Dataset entries:
=== Section Start ===
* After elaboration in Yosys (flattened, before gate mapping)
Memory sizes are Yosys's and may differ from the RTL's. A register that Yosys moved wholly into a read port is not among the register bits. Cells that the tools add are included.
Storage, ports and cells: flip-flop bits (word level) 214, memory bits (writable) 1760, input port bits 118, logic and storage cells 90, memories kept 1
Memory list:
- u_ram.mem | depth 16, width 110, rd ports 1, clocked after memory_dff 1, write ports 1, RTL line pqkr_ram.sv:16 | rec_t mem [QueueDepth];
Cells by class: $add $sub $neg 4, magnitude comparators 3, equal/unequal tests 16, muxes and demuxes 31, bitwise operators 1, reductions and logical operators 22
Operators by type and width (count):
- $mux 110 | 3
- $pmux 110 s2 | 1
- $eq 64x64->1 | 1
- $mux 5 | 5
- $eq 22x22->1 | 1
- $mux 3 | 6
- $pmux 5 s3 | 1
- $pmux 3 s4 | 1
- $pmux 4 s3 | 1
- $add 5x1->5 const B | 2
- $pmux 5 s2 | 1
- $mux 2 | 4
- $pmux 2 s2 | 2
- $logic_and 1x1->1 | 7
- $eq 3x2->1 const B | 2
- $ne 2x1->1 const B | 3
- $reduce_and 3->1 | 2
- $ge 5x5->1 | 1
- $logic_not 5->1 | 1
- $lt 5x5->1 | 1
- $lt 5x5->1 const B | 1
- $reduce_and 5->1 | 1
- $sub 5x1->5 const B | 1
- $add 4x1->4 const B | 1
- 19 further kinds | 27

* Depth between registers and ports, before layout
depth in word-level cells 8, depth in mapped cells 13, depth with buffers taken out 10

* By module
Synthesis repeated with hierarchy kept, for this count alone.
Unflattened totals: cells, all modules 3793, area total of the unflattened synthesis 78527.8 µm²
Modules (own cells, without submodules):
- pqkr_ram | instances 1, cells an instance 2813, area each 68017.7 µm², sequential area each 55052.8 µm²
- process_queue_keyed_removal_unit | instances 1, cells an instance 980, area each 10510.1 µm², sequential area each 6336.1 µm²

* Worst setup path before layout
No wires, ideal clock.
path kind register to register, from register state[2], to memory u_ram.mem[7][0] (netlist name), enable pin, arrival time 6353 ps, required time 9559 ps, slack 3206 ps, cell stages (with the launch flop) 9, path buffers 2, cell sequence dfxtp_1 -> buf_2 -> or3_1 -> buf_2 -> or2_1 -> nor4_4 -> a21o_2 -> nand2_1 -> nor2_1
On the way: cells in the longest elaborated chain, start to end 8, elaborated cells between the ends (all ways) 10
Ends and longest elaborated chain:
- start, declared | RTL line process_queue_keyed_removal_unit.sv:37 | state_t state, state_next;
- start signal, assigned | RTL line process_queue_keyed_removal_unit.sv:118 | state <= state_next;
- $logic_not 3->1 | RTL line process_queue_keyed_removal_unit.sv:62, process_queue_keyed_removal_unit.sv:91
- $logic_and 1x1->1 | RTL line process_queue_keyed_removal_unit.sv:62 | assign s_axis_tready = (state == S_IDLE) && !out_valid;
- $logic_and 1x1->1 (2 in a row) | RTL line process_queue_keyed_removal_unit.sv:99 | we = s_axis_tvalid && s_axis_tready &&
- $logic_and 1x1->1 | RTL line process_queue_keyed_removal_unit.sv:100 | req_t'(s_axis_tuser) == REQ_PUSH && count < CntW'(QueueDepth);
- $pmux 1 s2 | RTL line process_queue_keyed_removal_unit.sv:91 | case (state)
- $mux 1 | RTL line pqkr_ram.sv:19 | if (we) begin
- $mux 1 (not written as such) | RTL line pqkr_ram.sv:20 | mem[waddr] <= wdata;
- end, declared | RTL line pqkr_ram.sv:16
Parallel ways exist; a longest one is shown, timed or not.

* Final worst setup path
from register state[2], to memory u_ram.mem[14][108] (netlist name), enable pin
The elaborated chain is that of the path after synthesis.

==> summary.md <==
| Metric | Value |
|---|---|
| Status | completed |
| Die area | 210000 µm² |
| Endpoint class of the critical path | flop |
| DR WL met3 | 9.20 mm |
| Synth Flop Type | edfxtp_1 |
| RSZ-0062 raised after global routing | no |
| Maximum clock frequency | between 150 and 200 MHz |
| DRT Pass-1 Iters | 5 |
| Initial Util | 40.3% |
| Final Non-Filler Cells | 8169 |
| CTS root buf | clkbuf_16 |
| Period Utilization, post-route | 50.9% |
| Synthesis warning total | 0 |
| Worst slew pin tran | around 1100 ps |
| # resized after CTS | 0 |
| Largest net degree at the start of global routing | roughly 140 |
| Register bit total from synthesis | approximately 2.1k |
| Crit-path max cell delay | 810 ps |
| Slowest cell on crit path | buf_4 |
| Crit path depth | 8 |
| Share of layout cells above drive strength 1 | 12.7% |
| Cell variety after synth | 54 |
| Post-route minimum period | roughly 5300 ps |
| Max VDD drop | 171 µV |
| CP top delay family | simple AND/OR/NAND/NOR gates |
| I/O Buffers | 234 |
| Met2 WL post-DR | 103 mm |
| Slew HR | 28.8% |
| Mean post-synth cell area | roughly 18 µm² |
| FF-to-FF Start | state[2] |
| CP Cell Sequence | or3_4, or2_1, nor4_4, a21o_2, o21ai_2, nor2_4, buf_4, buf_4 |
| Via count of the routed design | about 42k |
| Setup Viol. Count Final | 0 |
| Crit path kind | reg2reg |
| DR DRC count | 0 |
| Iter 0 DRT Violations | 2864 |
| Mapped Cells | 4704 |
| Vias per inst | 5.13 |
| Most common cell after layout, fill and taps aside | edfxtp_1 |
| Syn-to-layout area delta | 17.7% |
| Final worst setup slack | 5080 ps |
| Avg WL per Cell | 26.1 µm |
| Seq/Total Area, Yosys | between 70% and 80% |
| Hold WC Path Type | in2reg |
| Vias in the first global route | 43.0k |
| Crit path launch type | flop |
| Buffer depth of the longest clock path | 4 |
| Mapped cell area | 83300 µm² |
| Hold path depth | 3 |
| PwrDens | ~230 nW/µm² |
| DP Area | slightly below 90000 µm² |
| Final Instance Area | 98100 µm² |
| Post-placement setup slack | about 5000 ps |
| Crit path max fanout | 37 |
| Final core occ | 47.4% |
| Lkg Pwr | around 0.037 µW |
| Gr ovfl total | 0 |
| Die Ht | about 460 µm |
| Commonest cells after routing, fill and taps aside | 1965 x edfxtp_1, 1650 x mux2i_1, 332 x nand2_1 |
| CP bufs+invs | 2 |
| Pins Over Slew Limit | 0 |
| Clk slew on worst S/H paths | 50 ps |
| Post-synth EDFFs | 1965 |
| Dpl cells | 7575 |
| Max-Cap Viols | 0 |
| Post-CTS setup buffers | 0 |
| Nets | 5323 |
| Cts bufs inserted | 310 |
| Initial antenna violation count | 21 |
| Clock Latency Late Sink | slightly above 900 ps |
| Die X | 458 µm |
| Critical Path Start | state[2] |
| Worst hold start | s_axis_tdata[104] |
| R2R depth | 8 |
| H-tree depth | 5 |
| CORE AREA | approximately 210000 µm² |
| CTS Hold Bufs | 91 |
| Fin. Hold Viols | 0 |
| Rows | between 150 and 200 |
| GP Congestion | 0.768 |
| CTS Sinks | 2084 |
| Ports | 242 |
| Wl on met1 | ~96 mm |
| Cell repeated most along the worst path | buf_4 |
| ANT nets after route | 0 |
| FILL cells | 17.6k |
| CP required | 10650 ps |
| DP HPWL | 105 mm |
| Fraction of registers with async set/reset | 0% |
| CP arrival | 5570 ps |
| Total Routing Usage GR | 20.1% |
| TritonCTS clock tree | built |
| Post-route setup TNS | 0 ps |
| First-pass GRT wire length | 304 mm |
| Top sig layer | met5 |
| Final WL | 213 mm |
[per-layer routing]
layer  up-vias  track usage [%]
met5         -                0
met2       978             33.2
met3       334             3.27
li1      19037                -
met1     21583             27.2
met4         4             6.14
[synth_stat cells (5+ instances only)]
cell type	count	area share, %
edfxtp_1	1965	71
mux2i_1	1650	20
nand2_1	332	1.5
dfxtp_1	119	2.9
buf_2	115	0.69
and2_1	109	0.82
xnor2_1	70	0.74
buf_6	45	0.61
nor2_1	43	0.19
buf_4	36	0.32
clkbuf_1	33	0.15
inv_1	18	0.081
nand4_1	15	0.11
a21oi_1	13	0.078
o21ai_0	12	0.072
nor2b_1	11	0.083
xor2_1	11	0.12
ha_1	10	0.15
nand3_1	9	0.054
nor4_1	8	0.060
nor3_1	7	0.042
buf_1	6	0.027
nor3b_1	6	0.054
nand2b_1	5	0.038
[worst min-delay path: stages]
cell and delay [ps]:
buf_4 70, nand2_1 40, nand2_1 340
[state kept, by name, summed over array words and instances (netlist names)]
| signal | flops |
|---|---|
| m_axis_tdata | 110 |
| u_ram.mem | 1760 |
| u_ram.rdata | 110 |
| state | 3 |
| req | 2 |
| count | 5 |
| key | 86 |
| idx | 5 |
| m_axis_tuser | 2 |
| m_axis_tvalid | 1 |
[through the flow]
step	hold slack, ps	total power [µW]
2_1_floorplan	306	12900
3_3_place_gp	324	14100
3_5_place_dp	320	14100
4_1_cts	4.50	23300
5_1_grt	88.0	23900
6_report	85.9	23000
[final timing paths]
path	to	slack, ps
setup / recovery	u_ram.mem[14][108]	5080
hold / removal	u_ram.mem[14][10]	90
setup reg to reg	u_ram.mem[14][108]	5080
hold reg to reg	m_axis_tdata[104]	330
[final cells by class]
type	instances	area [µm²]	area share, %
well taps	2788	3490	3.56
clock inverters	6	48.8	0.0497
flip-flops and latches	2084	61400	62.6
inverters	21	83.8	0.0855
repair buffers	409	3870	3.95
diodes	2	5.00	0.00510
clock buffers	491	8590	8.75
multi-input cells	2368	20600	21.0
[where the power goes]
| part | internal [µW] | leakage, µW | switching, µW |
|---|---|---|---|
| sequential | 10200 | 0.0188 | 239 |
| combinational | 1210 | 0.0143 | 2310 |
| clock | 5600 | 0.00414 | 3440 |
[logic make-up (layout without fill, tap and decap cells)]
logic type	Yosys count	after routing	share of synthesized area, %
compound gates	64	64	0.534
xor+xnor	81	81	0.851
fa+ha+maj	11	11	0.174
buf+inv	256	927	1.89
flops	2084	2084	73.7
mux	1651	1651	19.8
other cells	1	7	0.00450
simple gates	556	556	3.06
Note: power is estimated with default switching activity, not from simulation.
=== Section End ===
What you are asked to do: Could you set down, exactly as written, the lines above between the one holding "- 19 further kinds | 27" and the one holding "No wires, ideal clock.", inclusive, and nothing more?

Task solution:
- 19 further kinds | 27

* Depth between registers and ports, before layout
depth in word-level cells 8, depth in mapped cells 13, depth with buffers taken out 10

* By module
Synthesis repeated with hierarchy kept, for this count alone.
Unflattened totals: cells, all modules 3793, area total of the unflattened synthesis 78527.8 µm²
Modules (own cells, without submodules):
- pqkr_ram | instances 1, cells an instance 2813, area each 68017.7 µm², sequential area each 55052.8 µm²
- process_queue_keyed_removal_unit | instances 1, cells an instance 980, area each 10510.1 µm², sequential area each 6336.1 µm²

* Worst setup path before layout
No wires, ideal clock.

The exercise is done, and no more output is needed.